The valuation of an investment round is actually fairly meaningless if you really think about it. The only one that really matters is a sale or IPO.
Besides, you could say the same thing about valuation leverage with an IPO. It's rare for 100% of a company to be traded, that doesn't mean that each independent party isn't acting in their own rational best interest by trying to accurately place a value on the company.
5. There are certainly counter-examples, I won't deny that.
6. I've had this discussion here a million times before and I don't want to have it again. We're not EA, we're not forcing anybody to do anything, and I wager our average work week is 45 hours. But suffice to say, if you never want to work a minute over 40 hours, then don't. Nobody is forcing you to take the job, make your intentions clear when you interview.
> "It'd have to be astronomically high to truly "approach zero"."
No, it doesn't. A low failure rate can still work out to an EV of near-zero for the employee. You're disregarding powerful effects:
- dilution between grant and exit
- amount of equity being offered in the first place
- opportunity cost of passing up traditional cash/stock bonus structures at BigCos
The fact of the matter is, a meaningful exit for the founders is almost always an insubstantial exit for the employee. Owning 20% of a company is very different than owning 0.05% of a company, post-dilution through additional rounds of financing.
The culprits here aren't VCs. The VCs are putting in the money the company needs to do its thing.
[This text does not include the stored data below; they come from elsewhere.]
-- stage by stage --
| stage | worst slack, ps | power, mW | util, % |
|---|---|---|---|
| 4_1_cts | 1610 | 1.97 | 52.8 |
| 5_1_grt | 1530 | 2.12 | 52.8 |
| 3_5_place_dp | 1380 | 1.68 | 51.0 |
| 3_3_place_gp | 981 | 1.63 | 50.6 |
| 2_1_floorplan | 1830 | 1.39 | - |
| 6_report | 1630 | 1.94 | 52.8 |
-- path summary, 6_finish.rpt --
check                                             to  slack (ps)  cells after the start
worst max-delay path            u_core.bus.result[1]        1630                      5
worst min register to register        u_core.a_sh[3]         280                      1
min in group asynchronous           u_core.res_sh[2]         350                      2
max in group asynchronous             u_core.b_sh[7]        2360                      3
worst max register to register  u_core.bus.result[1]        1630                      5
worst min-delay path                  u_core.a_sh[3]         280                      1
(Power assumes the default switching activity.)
[src/rtl/imem_burst_pkg.sv]
// imem_burst_pkg
//   Shared types and constants for the instruction-memory burst bridge.
//   - state_e          : bridge FSM states
//   - ERR_DATA_DEFAULT : word returned for out-of-range beats (RISC-V NOP)
//   - beat_cnt_w()     : width of a counter that must hold 0..block_size inclusive
package imem_burst_pkg;

  typedef enum logic [1:0] {
    IDLE  = 2'd0,
    WAIT  = 2'd1,
    BURST = 2'd2
  } state_e;

  localparam logic [31:0] ERR_DATA_DEFAULT = 32'h0000_0013;

  // The issue counter has to reach "beats" itself (one past the last index)
  // so the FSM can spend one drain cycle while the final beat is on the bus.
  function automatic int beat_cnt_w(input int block_size);
    return $clog2(block_size + 1);
  endfunction

endpackage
Valuation isn't the problem - the attitudes of founders is. I've found that founders mentally grossly overestimate the value of the equity they're handing out. I've seen people demand 5-figure pay cuts for 0.1%-level equity, and this isn't uncommon.
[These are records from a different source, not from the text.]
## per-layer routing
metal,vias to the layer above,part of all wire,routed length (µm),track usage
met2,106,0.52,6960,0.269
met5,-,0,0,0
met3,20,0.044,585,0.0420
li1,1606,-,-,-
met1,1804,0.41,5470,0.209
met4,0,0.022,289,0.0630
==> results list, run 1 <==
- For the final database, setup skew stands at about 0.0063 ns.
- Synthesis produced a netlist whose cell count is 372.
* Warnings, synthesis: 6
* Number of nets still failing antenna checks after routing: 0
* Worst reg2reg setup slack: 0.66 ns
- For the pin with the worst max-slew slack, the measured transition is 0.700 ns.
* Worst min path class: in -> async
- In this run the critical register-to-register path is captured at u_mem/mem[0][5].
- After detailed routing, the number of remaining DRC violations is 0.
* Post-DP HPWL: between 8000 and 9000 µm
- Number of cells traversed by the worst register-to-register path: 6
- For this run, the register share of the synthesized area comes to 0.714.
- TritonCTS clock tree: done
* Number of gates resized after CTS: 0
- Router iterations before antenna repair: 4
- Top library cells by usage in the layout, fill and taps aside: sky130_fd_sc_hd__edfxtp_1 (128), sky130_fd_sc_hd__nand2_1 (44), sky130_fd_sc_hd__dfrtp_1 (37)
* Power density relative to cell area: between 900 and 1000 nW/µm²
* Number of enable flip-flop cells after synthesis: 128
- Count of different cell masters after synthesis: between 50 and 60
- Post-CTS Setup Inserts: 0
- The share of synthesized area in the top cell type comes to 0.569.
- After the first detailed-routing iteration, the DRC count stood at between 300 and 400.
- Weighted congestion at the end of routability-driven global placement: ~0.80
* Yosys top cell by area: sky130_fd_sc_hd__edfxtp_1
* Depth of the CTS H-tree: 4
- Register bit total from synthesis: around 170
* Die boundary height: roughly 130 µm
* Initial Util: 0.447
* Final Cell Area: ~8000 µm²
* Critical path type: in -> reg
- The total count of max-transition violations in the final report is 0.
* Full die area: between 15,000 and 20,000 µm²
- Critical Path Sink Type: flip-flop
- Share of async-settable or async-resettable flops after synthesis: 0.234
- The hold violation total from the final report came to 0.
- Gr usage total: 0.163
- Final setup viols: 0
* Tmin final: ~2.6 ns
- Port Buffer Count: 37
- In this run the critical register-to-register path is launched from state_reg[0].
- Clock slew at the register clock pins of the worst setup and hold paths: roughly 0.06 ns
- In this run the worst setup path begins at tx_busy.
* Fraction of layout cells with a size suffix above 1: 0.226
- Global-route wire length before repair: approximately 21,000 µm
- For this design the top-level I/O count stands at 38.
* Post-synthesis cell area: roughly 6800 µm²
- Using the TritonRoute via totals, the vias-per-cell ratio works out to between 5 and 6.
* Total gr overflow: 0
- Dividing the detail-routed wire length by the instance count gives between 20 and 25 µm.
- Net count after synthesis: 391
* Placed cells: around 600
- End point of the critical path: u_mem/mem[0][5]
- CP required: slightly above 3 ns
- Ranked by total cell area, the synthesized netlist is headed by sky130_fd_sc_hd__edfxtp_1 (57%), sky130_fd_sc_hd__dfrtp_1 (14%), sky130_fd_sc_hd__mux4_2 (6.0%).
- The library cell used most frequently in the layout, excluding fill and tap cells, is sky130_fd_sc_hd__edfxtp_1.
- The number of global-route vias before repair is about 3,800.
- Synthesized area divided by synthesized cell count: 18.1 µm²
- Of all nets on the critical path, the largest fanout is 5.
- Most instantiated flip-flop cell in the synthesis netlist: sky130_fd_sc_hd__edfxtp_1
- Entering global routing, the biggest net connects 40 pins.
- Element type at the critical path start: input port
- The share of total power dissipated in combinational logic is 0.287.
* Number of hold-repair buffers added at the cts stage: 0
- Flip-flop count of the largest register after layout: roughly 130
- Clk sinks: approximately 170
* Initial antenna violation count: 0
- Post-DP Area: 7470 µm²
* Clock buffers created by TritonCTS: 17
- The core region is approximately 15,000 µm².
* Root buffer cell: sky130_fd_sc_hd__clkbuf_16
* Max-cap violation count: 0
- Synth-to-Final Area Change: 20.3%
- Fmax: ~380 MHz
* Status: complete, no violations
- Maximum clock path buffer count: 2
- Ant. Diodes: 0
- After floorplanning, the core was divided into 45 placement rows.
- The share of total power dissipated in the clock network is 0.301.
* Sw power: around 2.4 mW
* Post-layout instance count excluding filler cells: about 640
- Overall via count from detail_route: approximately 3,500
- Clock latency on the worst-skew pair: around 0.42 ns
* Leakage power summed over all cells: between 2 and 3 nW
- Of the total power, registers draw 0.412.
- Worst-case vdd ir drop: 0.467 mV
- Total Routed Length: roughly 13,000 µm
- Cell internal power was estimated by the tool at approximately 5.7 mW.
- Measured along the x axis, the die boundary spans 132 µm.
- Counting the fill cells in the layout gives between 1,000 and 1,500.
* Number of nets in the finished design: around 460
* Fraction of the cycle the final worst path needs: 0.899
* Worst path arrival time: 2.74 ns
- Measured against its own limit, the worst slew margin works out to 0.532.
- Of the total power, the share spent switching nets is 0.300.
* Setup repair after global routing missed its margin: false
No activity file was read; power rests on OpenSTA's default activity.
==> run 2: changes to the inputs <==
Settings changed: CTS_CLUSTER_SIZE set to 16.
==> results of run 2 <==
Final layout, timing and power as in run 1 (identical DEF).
The amount of equity being handed around by founders, even to early employees, is not high enough for anyone to seriously consider taking a pay cut.
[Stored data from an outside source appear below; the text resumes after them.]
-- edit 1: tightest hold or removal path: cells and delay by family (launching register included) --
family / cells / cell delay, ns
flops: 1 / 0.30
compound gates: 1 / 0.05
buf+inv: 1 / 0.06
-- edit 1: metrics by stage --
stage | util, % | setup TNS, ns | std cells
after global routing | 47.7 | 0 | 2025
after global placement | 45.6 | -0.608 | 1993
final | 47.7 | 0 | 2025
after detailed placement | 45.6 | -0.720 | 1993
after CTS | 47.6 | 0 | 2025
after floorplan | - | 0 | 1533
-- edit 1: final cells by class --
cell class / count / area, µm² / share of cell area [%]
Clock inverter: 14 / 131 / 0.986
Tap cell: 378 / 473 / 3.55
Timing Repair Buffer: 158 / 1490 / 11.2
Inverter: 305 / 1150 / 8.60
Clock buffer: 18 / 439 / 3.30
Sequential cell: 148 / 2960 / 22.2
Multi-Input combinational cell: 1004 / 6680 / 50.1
File: src/rtl/rom_read_arbiter.sv
// Two-requester burst read arbiter in front of a synchronous 4K x 32 ROM.
// Define ROM_ARB_RR_EN for round-robin arbitration; default is fixed priority (requester 0).
module rom_read_arbiter (
    input  logic        clk,
    input  logic        rst,
    input  logic        req_0,
    input  logic [31:0] addr_0,
    input  logic [3:0]  len_0,
    output logic        gnt_0,
    input  logic        req_1,
    input  logic [31:0] addr_1,
    input  logic [3:0]  len_1,
    output logic        gnt_1,
    output logic        rvalid_0,
    output logic [31:0] rdata_0,
    output logic        rlast_0,
    input  logic        rready_0,
    output logic        rvalid_1,
    output logic [31:0] rdata_1,
    output logic        rlast_1,
    input  logic        rready_1,
    output logic        ROM_en,
    output logic        ROM_read,
    output logic [11:0] ROM_addr,
    input  logic [31:0] ROM_out,
    output logic        busy
);

    typedef enum logic [1:0] {
        IDLE  = 2'd0,
        ISSUE = 2'd1,
        DATA  = 2'd2
    } state_t;

    state_t      state_r;
    state_t      state_s;
    logic        owner_r;
    logic        owner_s;
    logic [11:0] base_r;
    logic [11:0] base_s;
    logic [3:0]  len_r;
    logic [3:0]  len_s;
    logic [3:0]  beat_cnt_r;
    logic [3:0]  beat_cnt_s;
    logic        win_s;
    logic        grant_s;
    logic        own_rready_s;
    logic        last_s;
    logic [11:0] cur_addr_s;
    logic        unused_s;

    // Only the word-address bits [13:2] reach the ROM.
    assign unused_s     = ^{addr_0[31:14], addr_0[1:0], addr_1[31:14], addr_1[1:0]};
    assign grant_s      = rst && (state_r == IDLE) && (req_0 || req_1);
    assign own_rready_s = owner_r ? rready_1 : rready_0;
    assign last_s       = (beat_cnt_r == len_r);
    assign cur_addr_s   = base_r + {8'd0, beat_cnt_r};

`ifdef ROM_ARB_RR_EN
    logic last_gnt_r;

    // Round-robin pick: on a tie the requester not granted last wins.
    always_comb begin
        if (req_0 && req_1) begin
            win_s = ~last_gnt_r;
        end else if (req_0) begin
            win_s = 1'b0;
        end else begin
            win_s = 1'b1;
        end
    end

    // Last-granted pointer; resets to 1 so requester 0 wins the first tie.
    always_ff @(posedge clk or negedge rst) begin
        if (!rst) begin
            last_gnt_r <= 1'b1;
        end else if (grant_s) begin
            last_gnt_r <= win_s;
        end else begin
            last_gnt_r <= last_gnt_r;
        end
    end
`else
    // Fixed priority: requester 0 always wins a tie.
    always_comb begin
        if (req_0) begin
            win_s = 1'b0;
        end else begin
            win_s = 1'b1;
        end
    end
`endif

    // Next-state logic for the FSM and the burst context registers.
    always_comb begin
        state_s    = state_r;
        owner_s    = owner_r;
        base_s     = base_r;
        len_s      = len_r;
        beat_cnt_s = beat_cnt_r;
        case (state_r)
            IDLE: begin
                if (grant_s) begin
                    owner_s    = win_s;
                    base_s     = win_s ? addr_1[13:2] : addr_0[13:2];
                    len_s      = win_s ? len_1 : len_0;
                    beat_cnt_s = 4'd0;
                    state_s    = ISSUE;
                end else begin
                    state_s = IDLE;
                end
            end
            ISSUE: begin
                state_s = DATA;
            end
            DATA: begin
                // Last handshake returns to IDLE; the grant waits one bubble cycle.
                if (own_rready_s && last_s) begin
                    beat_cnt_s = 4'd0;
                    state_s    = IDLE;
                end else if (own_rready_s) begin
                    beat_cnt_s = beat_cnt_r + 4'd1;
                end else begin
                    beat_cnt_s = beat_cnt_r;
                end
            end
            default: begin
                state_s = IDLE;
            end
        endcase
    end

    // State and burst context registers.
    always_ff @(posedge clk or negedge rst) begin
        if (!rst) begin
            state_r    <= IDLE;
            owner_r    <= 1'b0;
            base_r     <= 12'd0;
            len_r      <= 4'd0;
            beat_cnt_r <= 4'd0;
        end else begin
            state_r    <= state_s;
            owner_r    <= owner_s;
            base_r     <= base_s;
            len_r      <= len_s;
            beat_cnt_r <= beat_cnt_s;
        end
    end

    // Output decode; the ROM address runs one beat ahead unless the owner stalls.
    always_comb begin
        gnt_0    = 1'b0;
        gnt_1    = 1'b0;
        rvalid_0 = 1'b0;
        rdata_0  = 32'd0;
        rlast_0  = 1'b0;
        rvalid_1 = 1'b0;
        rdata_1  = 32'd0;
        rlast_1  = 1'b0;
        ROM_en   = 1'b0;
        ROM_read = 1'b0;
        ROM_addr = 12'd0;
        busy     = 1'b0;
        if (rst) begin
            case (state_r)
                IDLE: begin
                    gnt_0 = grant_s && !win_s;
                    gnt_1 = grant_s && win_s;
                end
                ISSUE: begin
                    busy     = 1'b1;
                    ROM_en   = 1'b1;
                    ROM_read = 1'b1;
                    ROM_addr = base_r;
                end
                DATA: begin
                    busy     = 1'b1;
                    ROM_en   = 1'b1;
                    ROM_read = 1'b1;
                    ROM_addr = own_rready_s ? (cur_addr_s + 12'd1) : cur_addr_s;
                    if (owner_r) begin
                        rvalid_1 = 1'b1;
                        rdata_1  = ROM_out;
                        rlast_1  = last_s;
                    end else begin
                        rvalid_0 = 1'b1;
                        rdata_0  = ROM_out;
                        rlast_0  = last_s;
                    end
                end
                default: begin
                    busy = 1'b0;
                end
            endcase
        end else begin
            busy = 1'b0;
        end
    end

endmodule

File: config.mk
export PLATFORM = sky130hd
export DESIGN_NAME = rom_read_arbiter
export DESIGN_NICKNAME = d
export VERILOG_FILES = /design/src/rtl/rom_read_arbiter.sv
export SDC_FILE = /design/constraint.sdc
export NUM_CORES = 1
export LEC_CHECK = 0
export BUFFER_PORTS_ARGS = -buffer_cell sky130_fd_sc_hd__buf_2
export CORE_AREA = 2 2 85 87
export DETAILED_ROUTE_END_ITERATION = 6
export DIE_AREA = 0 0 87 89
export PLACE_DENSITY = 0.77
export SLEW_MARGIN = 20
export SYNTH_ARGS = -nofsm -noshare
export SYNTH_HDL_FRONTEND = slang
export SYNTH_SLANG_ARGS = --single-unit
File: constraint.sdc
create_clock -name clk -period 2.82 [get_ports clk]
set_clock_uncertainty 0.05 [all_clocks]
set_input_delay 0.423 -clock clk [delete_from_list [all_inputs] [get_ports clk]]
set_output_delay 0.423 -clock clk [all_outputs]
set_load 0.03 [all_outputs]
# After elaboration in Yosys (flattened, before gate mapping)
# Cells that the tools add are included.
[word_totals]
word_cells = 63
regBits = 23
output_inout_bits = 85
inputBits = 110
[classes]
eq_ne = 6
reduce_logical = 11
n_mux = 38
n_addsub = 3
[op_table]
columns = ["cell", "count"]
rows = [
  ["32-bit two-way mux", 6],
  ["12-bit two-way mux", 3],
  ["12-bit case mux with 2 select lines", 1],
  ["1-bit two-way mux", 21],
  ["4-bit two-way mux", 4],
  ["12-bit by 1-bit adder with 12-bit output (second input constant)", 1],
  ["12-bit by 4-bit adder with 12-bit output", 1],
  ["4-bit case mux with 2 select lines", 1],
  ["2-bit case mux with 3 select lines", 1],
  ["1-bit logical AND", 5],
  ["4-bit by 1-bit adder with 4-bit output (second input constant)", 1],
  ["4-bit == test", 1],
  ["2-bit inequality test (second input constant)", 2],
  ["3-bit inequality test (second input constant)", 1],
  ["3-bit AND reduction", 1],
  ["2-bit by 1-bit == test with 1-bit output (second input constant)", 1],
  ["2-bit == test (second input constant)", 1],
  ["2-bit logical NOT", 1],
  ["2-bit two-way mux", 1],
  ["2-bit AND reduction", 1],
  ["2-bit nonzero test", 1],
  ["2-bit OR reduction", 1],
  ["1-bit logical OR", 1],
]

# Logic depth before layout (Yosys ltp)
[logic_depth]
word_depth = 6
mapped_depth = 8
ltp_nobuf = 8

# Worst setup path after synthesis
# Ideal clock, no wire load.
[synth_timing]
path_type = "reg2out"
startpoint = "register beat_cnt_r[0]"
endpoint = "output port ROM_addr[11]"
path_slack_ns = -0.436
path_buffers = 0
required_time_ns = 2.347
path_stages_with_launch = 9
arrival_time_ns = 2.783
path_cell_list = "dfrtp_1 ha_1 fa_1 a211o_1 and2_1 nor3_2 nand4_1 or3_1 o211ai_1"
[synth_between]
elab_chain_cells = 5
[synth_lines]
columns = ["item", "line", "text"]
rows = [
  ["from (decl)", "43", "logic [3:0] beat_cnt_r;"],
  ["from (signal assigned)", "146", "beat_cnt_r <= beat_cnt_s;"],
  ["12-bit by 4-bit adder with 12-bit output *", "57", "assign cur_addr_s = base_r + {8'd0, beat_cnt_r};"],
  ["12-bit by 1-bit adder with 12-bit output", "180", "ROM_addr = own_rready_s ? (cur_addr_s + 12'd1) : cur_addr_s;"],
  ["12-bit two-way mux *", "180", ""],
  ["12-bit case mux with 2 select lines *", "165", "case (state_r)"],
  ["12-bit two-way mux *", "164", "if (rst) begin"],
  ["to (decl)", "24", "output logic [11:0] ROM_addr,"],
]
# Mark *: on every way between the ends. The rest lies on a longest branch, timed or not.

# Worst setup path after layout
[layout_timing]
startpoint = "register beat_cnt_r[0]"
endpoint = "output port ROM_addr[10]"
# The elaborated chain is that of the path after synthesis.

==> flow_metrics.py <==
metrics = {
    "floorplanning": {
        "io-pin-count": 195,
        "fp.dieH_um": 89,
        "dieArea_um2": 7740,
        "rows": 30,
        "core_area_um2": 6720,
        "die_w_um": 87,
        "floorplan.initialDensity": 0.357,
    },
    "power": {
        "leakage_nw": 2.01,
        "ir_drop_mv": 0.301,
        "seqPwrFrac": 0.243,
        "swShare": 0.491,
        "pwr_density_cell_nw_per_um2": 708,
        "clkPwrFrac": 0.076,
        "p_int_mw": 1.33,
        "power.total_mw": 2.62,
        "power.switching_mw": 1.29,
        "pwr-share-comb": 0.680,
    },
    "synth": {
        "synth-simple-area-share": 0.343,
        "ys_ff_latch": 23,
        "synth_top_area_frac": 0.240,
        "netlist_instances": 305,
        "syn_nets": 425,
        "ys_types": 50,
        "synth-async-reset-ratio": 1.00,
        "netlist.top_cell.by_area": "dfrtp_1",
        "synth_edf_count": 0,
        "synth-main-ff-cell": "dfrtp_1",
        "synthMuxAreaShare": 0.0861,
        "synth_adder_area_share": 0.0553,
        "synth.avg_cell_area_um2": 7.86,
        "synth_top_family_by_area": "simple AND/OR/NAND/NOR gates",
        "yosys-top-cells-area": "dfrtp_1, and2_1, mux2i_1, nand2_1, ha_1",
        "ys_seq_area_frac": 0.240,
        "synth-compound-area-share": 0.171,
        "synth-xor-area-share": 0.0616,
        "yosysWarnings": 0,
        "syn_area_um2": 2400,
    },
    "sta": {
        "setup_slack_ps": -462,
        "tns_ps": -2990,
        "finalCritPeriodShare": 1.16,
        "hold_viol": 0,
        "tightest_slew_ps": 533,
        "timing.fmax_mhz": 305,
        "relSlewSlack": 0.642,
        "rsz0062_at_grt": "true",
        "finalSetupViolations": 8,
        "finalMaxSlewViolations": 0,
        "period_needed_ps": 3280,
    },
    "final_layout": {
        "final_cell_mix": "buf_2, and2_1, buf_4",
        "syn2layout_area_growth_pct": 54.5,
        "drive_gt1_frac": 0.473,
        "final_nets": 601,
        "final_util": 0.551,
        "fillers": 600,
        "finalInstanceArea_um2": 3700,
        "antenna_cells": 0,
        "seqCellArea_um2": 576,
        "multi_input_area_um2": 1870,
        "final_common_cell": "buf_2",
    },
    "global_route": {
        "track_usage": 0.167,
        "grt_pass1_vias": 2277,
        "grt_max_degree": 34,
        "grt_antenna_before_repair": 0,
        "grt_pass1_wl_um": 10600,
        "grt_overflow": 0,
    },
    "cts": {
        "cts_root_buffer": "clkbuf_8",
        "clkLatencyLatePin_ps": 260,
        "cts_tree": "done",
        "cts_buffers": 3,
        "cts_hold_buffers": 0,
        "htree_levels": 1,
        "clock_sinks": 23,
        "cts_max_path_buffers": 2,
        "clkTransAtPathRegs_ps": 80,
    },
    "drt": {
        "wire_per_inst_um": 13.1,
        "remaining_drc_errors": 0,
        "drt_iter0_markers": 104,
        "postRouteAntennaNets": 0,
        "routed_via_density": 4.91,
        "wirelength_um": 7350,
        "drt_pass1_iterations": 4,
        "vias": 2751,
    },
    "critical_path": {
        "rrSetupSlack_ps": 890,
        "critPathKind": "reg2out",
        "crit_slowest_cell": "dfrtp_1",
        "critical_path.max_stage_delay_ps": 390,
        "start_kind": "flop",
        "required_ps": 2350,
        "path_max_fanout": 5,
        "crit_arrival_ps": 2810,
        "cp-end-kind": "primary output",
        "crit_chain": "ha_2, fa_2, a211o_1, and3_4, xor2_4, nand4_4, or3_1, a32o_2, buf_6",
    },
    "placed_design": {
        "io_buffers": 154,
        "dp_slack_ps": -199,
        "place_area_um2": 3480,
        "gp_congestion": 0.864,
        "dp_hpwl_um": 5930,
    },
    "status": {
        "violations": "negative setup slack",
        "outcome": "complete, but fails checks",
    },
    "hold_path": {
        "holdCritPathClass": "in2async",
    },
    "flow_run": {
        "maxCapViolCount": 0,
    },
}
==> state kept, by name, indices dropped and copies added (netlist names) <==
| signal | cells |
|---|---|
| base_r | 12 |
| beat_cnt_r | 4 |
| len_r | 4 |
| state_r | 2 |
| owner_r | 1 |
==> through the flow <==
| stage | cells | hold WS [ps] |
|---|---|---|
| 2_1_floorplan | 305 | 77.4 |
| 3_3_place_gp | 554 | 343 |
| 3_5_place_dp | 554 | 341 |
| 4_1_cts | 559 | 58.4 |
| 5_1_grt | 560 | 74.7 |
| 6_report | 560 | 67.4 |
==> Yosys cell counts, types with 2 or more instances <==
cell	count
or2_2	2
o21ai_1	6
xor2_1	5
nand3b_1	2
clkbuf_1	13
mux2_2	2
a21oi_1	8
inv_1	7
and2_1	65
o32ai_1	2
o21ai_0	22
a31o_1	2
mux2i_1	17
nor2_1	17
or3_1	4
a32o_1	3
a22oi_1	6
nand3_1	5
xnor2_1	10
nand4_1	4
nor3_1	5
buf_2	2
ha_1	9
and3_1	6
nand2_1	31
dfrtp_1	23
buf_4	2
o211ai_1	3
==> metal layers <==
layer	track usage	up-vias	wire length (um)
li1	-	1410	-
met1	0.234	1254	3270
met2	0.285	85	3720
met3	0.0111	2	326
met4	0.0341	0	36
met5	0	-	0
==> worst max-delay path, delay by kind of cell (launching register included) <==
| family | cells | cell delay [ps] |
|---|---|---|
| AO/OA/AOI/OAI | 2 | 560 |
| XOR/XNOR | 1 | 190 |
| adder cells (fa/ha/maj) | 2 | 550 |
| buffers and inverters | 1 | 140 |
| flip-flops | 1 | 390 |
| AND/OR/NAND/NOR | 3 | 720 |
==> path summary, 6_finish.rpt <==
check / start / end / depth (start not counted)
setup / recovery: beat_cnt_r[0] / ROM_addr[10] / 9
hold / removal: rst / base_r[0] / 2
setup reg to reg: beat_cnt_r[2] / beat_cnt_r[0] / 6
hold reg to reg: len_r[2] / len_r[2] / 2
max in group asynchronous: rst / beat_cnt_r[2] / 2
min in group clk: len_1[2] / len_r[2] / 3
==> cell type report <==
type,instances,area share
multi-input combinational,257,0.504
clock buffer,3,0.0111
inverter,7,0.00709
clock inverter,1,0.00135
tap,80,0.0270
sequential,23,0.155
timing repair buffer,189,0.294
==> repair_timing <==
item | CTS | global route
endpoints found under the setup margin | 10 | 11
buffers inserted | 1 | 2
pin swaps | 7 | 11
gates cloned | 0 | 0
gates resized for setup | 25 | 14
==> kinds of logic after synthesis <==
family / count (synthesis)
AND/OR/NAND/NOR: 147
flip-flops: 23
AO/OA/AOI/OAI: 64
adder cells (fa/ha/maj): 10
buffers and inverters: 25
XOR/XNOR: 16
multiplexers: 20
==> power by group through the flow <==
stage / clock network, mW / logic [mW] / registers, mW
after floorplan: 0 / 1.15 / 0.582
after global placement: 0 / 1.56 / 0.629
after detailed placement: 0 / 1.62 / 0.638
after CTS: 0.205 / 1.71 / 0.636
after global routing: 0.222 / 1.94 / 0.664
final: 0.200 / 1.78 / 0.638
Note: power is estimated with default switching activity, not from simulation.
If you want me to take a pay cut, give me an amount of equity that might actually result in a meaningful exit. Of course, at the current salary/comp level of competent engineers, we're talking >1% levels of equity, and no founder is willing to part with that.
2. Dilution, liquidation preferences and different stock class rights do indeed push it towards zero.
3. No I'm not. I'm merely indicating that valuations are bogus.
6. Implicit force is still force - just because you haven't mandated it doesn't mean it's not enforced via threat of firing and peer pressure dynamics.
In short, 13% of VC-backed startups exit for over $10M, 5% exit for over $50M, and 2% exit for over $100M, which is what I'd call a meaningful exit for all parties involved.
I have worked at three startups where I joined at <10 employees. Best result was stock-options worth less than the price. Worst was they owed me a paycheck. I had fun, and we had a good chance of making it big with all of them. I like to think that if I'd been offered the chance to join Google at <10 that I'd have been wise enough to spot the potential value of the company and take more stock. Unfortunately: a) I was not asked and b) I probably would not have had that wisdom. However, if I had been asked, but had not taken more stock, I'd still be a millionaire, just not a billionaire.
2. No one knows these odds or who will actually succeed - it's the reason why being a VC is so random. Furthermore - failure rates still push the EV towards zero.
3. The difference between say $3 million at a $15 million valuation post money and my example aren't really that different. Valuation leverage is a huge issue that no one seems to talk about.
5. You say this as if startups grow linearly and smoothly - this is not the case. They do so in fits and bursts - and I've seen too many cases of zombie founders and terrible early employees to honestly think this is true. More often than not later employees carry the company.
6. That's not really a denial. You just reworded 100+ hour work weeks and sprints in nicer terms.
Most frivolous benefits at startups are merely extreme examples of psychological arbitrage.